Celebrating success

A national award for in house marketing gurus, prized PE academic a new Fellow, sleep Director heads to US to collect prestigious award and new Prideaux recruit published paper in the US.

Win for Flinders’ animal magnetism

Led by Flinders’ Esther Sterk and Nat Lucas, the University’s marketing team has won the Best Creative Execution Category in the 2019 Creative Collection competition, a national marketing award that celebrates Australia’s best outdoors campaigns.

Flinders was the only South Australian organisation to win (up against companies with millions of dollars in advertising budget), managing the strategy, planning, creative development and execution in-house.

Esther Sterk, Marketing and Communications Partner for the College of Science and Engineering says: “As long as you have a good idea it shouldn’t matter about the budget. As a marketer, you need to be seen to be doing different things to gain people’s attention and trust.”

 

“The College of Science and Engineering does lend itself to have a bit of fun with innovation and forward thinking because of our subjects and what we have to offer.”

The campaign was designed to drive awareness of the University’s Bachelor of Science in Animal Behaviour degree. Its use of animals out of their usual context, placed in an urban setting, was effective in gaining the attention of pedestrians and commuters.

Photos were taken of the inside of the advertisement location and altered to give the effect of wild animals in front of viewers, being observed within a city environment.

 

Prized PE academic a new Fellow

Craig Johncock of Flinders’ physical education teaching team was recently awarded the prestigious Australian Council for Health, Physical Education and Recreation (ACHPER) national honour of Fellow.

Craig Johncock

Current Co-President of ACHPER SA (and a member of the board since 2012), Mr Johncock has been instrumental in helping to build the council’s capacity to support its members and provide valuable services to teachers, school leadership teams, staff and the SA Department for Education.

At the presentation, he was lauded for his commitment to building excellence in health and physical education through quality teaching, teacher education, placement supervision, campaigning for high standards of professional preparation and teaching, and contributions that have helped to improve health and physical education across the nation.

Mr Johncock joins Toby Priest as the University’s second physical education studies teaching team ACHPER Fellow.

Off to the US for talks and award

Professor Danny Eckert

Professor Danny Eckert, who came to Flinders early this year as a Matthew Flinders Fellow and as director of the Adelaide Institute of Sleep Health, heads to the US this week for the American Academy of Dental Sleep Medicine Annual Meeting – at which he will be awarded the academy’s most prestigious award, The Pierre Robin Award, for his outstanding original contributions to dental sleep medicine.

Professor Eckert will also deliver three talks on sleep apnoea phenotyping at the AGM, and provide further talks at the main US sleep meeting.
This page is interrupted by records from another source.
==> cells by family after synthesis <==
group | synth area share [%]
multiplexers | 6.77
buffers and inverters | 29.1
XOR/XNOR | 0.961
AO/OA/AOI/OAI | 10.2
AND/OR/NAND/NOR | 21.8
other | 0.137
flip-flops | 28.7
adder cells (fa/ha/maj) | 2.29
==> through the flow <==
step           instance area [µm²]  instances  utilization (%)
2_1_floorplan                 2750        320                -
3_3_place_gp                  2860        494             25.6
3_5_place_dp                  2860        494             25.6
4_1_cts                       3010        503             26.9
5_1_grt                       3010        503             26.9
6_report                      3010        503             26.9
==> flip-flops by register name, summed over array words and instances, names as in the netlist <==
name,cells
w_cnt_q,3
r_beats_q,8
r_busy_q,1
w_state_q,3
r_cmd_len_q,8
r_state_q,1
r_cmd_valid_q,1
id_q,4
$ cat src/ex_stage.sv
`timescale 1ns/1ns

module ex_stage (
    input  cpu_pkg::Issue_t  ex_i,
    input  cpu_pkg::Ex_out_t mem_i,
    input  cpu_pkg::Ex_out_t wb_i,
    input  cpu_pkg::Hilo_t   hilo_i,
    output cpu_pkg::Ex_out_t result_o
);

    import cpu_pkg::*;

    Word_t       alu_data;
    logic        alu_write;
    Doubleword_t product;
    Hilo_t       hilo_cur;

    ex_alu u_ex_alu (
        .oper_i  (ex_i.oper),
        .pc_i    (ex_i.pc),
        .reg1_i  (ex_i.reg1),
        .reg2_i  (ex_i.reg2),
        .data_o  (alu_data),
        .write_o (alu_write)
    );

    // multu is the only unsigned product
    ex_mult u_ex_mult (
        .signed_i  (ex_i.oper != OP_MULTU),
        .a_i       (ex_i.reg1),
        .b_i       (ex_i.reg2),
        .product_o (product)
    );

    // newest hi/lo wins: mem stage, then wb stage, then the register
    always_comb begin
        if (mem_i.whilo) begin
            hilo_cur = mem_i.hilo;
        end else if (wb_i.whilo) begin
            hilo_cur = wb_i.hilo;
        end else begin
            hilo_cur = hilo_i;
        end
    end

    always_comb begin
        result_o.wreg_addr = ex_i.wreg_addr;
        result_o.wreg_data = alu_data;
        result_o.whilo     = needs_write_hilo(ex_i.oper);
        result_o.hilo      = hilo_cur;

        case (ex_i.oper)
            OP_MOVN, OP_MOVZ, OP_JAL: result_o.wreg_write = alu_write;
            default:                  result_o.wreg_write = ex_i.wreg_write;
        endcase

        case (ex_i.oper)
            OP_MFHI:            result_o.wreg_data = hilo_cur.hi;
            OP_MFLO:            result_o.wreg_data = hilo_cur.lo;
            OP_MUL:             result_o.wreg_data = product[31:0];
            OP_MULT, OP_MULTU:  result_o.hilo = product;
            OP_MTHI:            result_o.hilo.hi = ex_i.reg1;
            OP_MTLO:            result_o.hilo.lo = ex_i.reg1;
            default: begin
            end
        endcase

        // hi/lo writers never touch the register file
        if (result_o.whilo) begin
            result_o.wreg_write = 1'b0;
            result_o.wreg_addr  = '0;
        end
    end

endmodule

$ cat src/ex_unit_top.sv
`timescale 1ns/1ns

module ex_unit_top (
    input  logic            clk,
    input  logic            rst,
    input  logic            issue_valid_i,
    input  cpu_pkg::Issue_t issue_i,
    output cpu_pkg::Wb_t    wb_o,
    output logic            wb_valid_o,
    output cpu_pkg::Hilo_t  hilo_o
);

    import cpu_pkg::*;

    Idex_t   idex_bubble;
    Idex_t   idex_d;
    Idex_t   idex_q;
    Ex_out_t ex_result;
    Exmem_t  exmem_d;
    Exmem_t  exmem_q;
    Ex_out_t memwb_q;
    Hilo_t   hilo_q;

    // empty slot is a nop that writes nothing
    always_comb begin
        idex_bubble = '0;
        idex_bubble.issue.oper = OP_NOP;
    end

    assign idex_d  = issue_valid_i ? Idex_t'{valid: 1'b1, issue: issue_i} : idex_bubble;
    assign exmem_d = '{valid: idex_q.valid, res: ex_result};

    pipe_reg #(.T(Idex_t)) u_idex_reg (
        .clk      (clk),
        .rst      (rst),
        .d_i      (idex_d),
        .bubble_i (idex_bubble),
        .q_o      (idex_q)
    );

    ex_stage u_ex_stage (
        .ex_i     (idex_q.issue),
        .mem_i    (exmem_q.res),
        .wb_i     (memwb_q),
        .hilo_i   (hilo_q),
        .result_o (ex_result)
    );

    pipe_reg #(.T(Exmem_t)) u_exmem_reg (
        .clk      (clk),
        .rst      (rst),
        .d_i      (exmem_d),
        .bubble_i ('0),
        .q_o      (exmem_q)
    );

    // mem stage only passes the result through
    pipe_reg #(.T(Ex_out_t)) u_memwb_reg (
        .clk      (clk),
        .rst      (rst),
        .d_i      (exmem_q.res),
        .bubble_i ('0),
        .q_o      (memwb_q)
    );

    hilo_reg u_hilo_reg (
        .clk    (clk),
        .rst    (rst),
        .we_i   (memwb_q.whilo),
        .hilo_i (memwb_q.hilo),
        .hilo_o (hilo_q)
    );

    assign wb_o.wreg_write = exmem_q.res.wreg_write;
    assign wb_o.wreg_addr  = exmem_q.res.wreg_addr;
    assign wb_o.wreg_data  = exmem_q.res.wreg_data;
    assign wb_valid_o      = exmem_q.valid;
    assign hilo_o          = hilo_q;

endmodule

$ cat src/hilo_reg.sv
`timescale 1ns/1ns

module hilo_reg (
    input  logic           clk,
    input  logic           rst,
    input  logic           we_i,
    input  cpu_pkg::Hilo_t hilo_i,
    output cpu_pkg::Hilo_t hilo_o
);

    import cpu_pkg::*;

    Hilo_t hilo_q;

    // architectural copy, written at the end of wb
    always_ff @(posedge clk) begin
        if (rst) begin
            hilo_q <= '0;
        end else if (we_i) begin
            hilo_q <= hilo_i;
        end
    end

    assign hilo_o = hilo_q;

endmodule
One of these presentations is on his recent findings from a CRC-P grant which Flinders is about to join as a participant: “A Model to Evaluate the Contribution of Pathophysiological Phenotypes to OSA Severity and Develop Simplified Approaches to Estimate the Key Phenotypic Traits that Contribute to OSA”. His other invited talk – “Effects of Hypnotics on Upper Airway Physiology and OSA Severity” – details new drug therapies for sleep apnoea.

Prideaux academic publishes US report

Dr Leila Morsy

Dr Leila Morsy – who came to Flinders early this year with her husband, Professor Danny Eckert – is examining difficult questions about social divides affecting children’s health and learning abilities.

Also a Research Associate with the Economic Policy Institute in Washington D.C, she had a recent reportToxic stress and children’s outcomes – picked up by US media for highlighting that African American children growing up poor are at greater risk of disrupted physiological functioning and depressed academic achievement. Among high-profile coverage was a feature article published in The Washington Post.

This report and others done with the Economic Policy Institute reflects Dr Morsy’s interest in translating her research into policy changes. “I’m concerned with social predictors of outcomes, such as health, cognitive, and behavioural change, and with contributing to policy changes.”

Dr Morsy is a Senior Lecturer and Academic Lead Learning and Teaching at Flinders University’s Prideaux Centre for Research in Health Professions Education in the College of Medicine and Public Health.

Her research focus is on health factors contributing to learning differences between advantaged and disadvantaged students.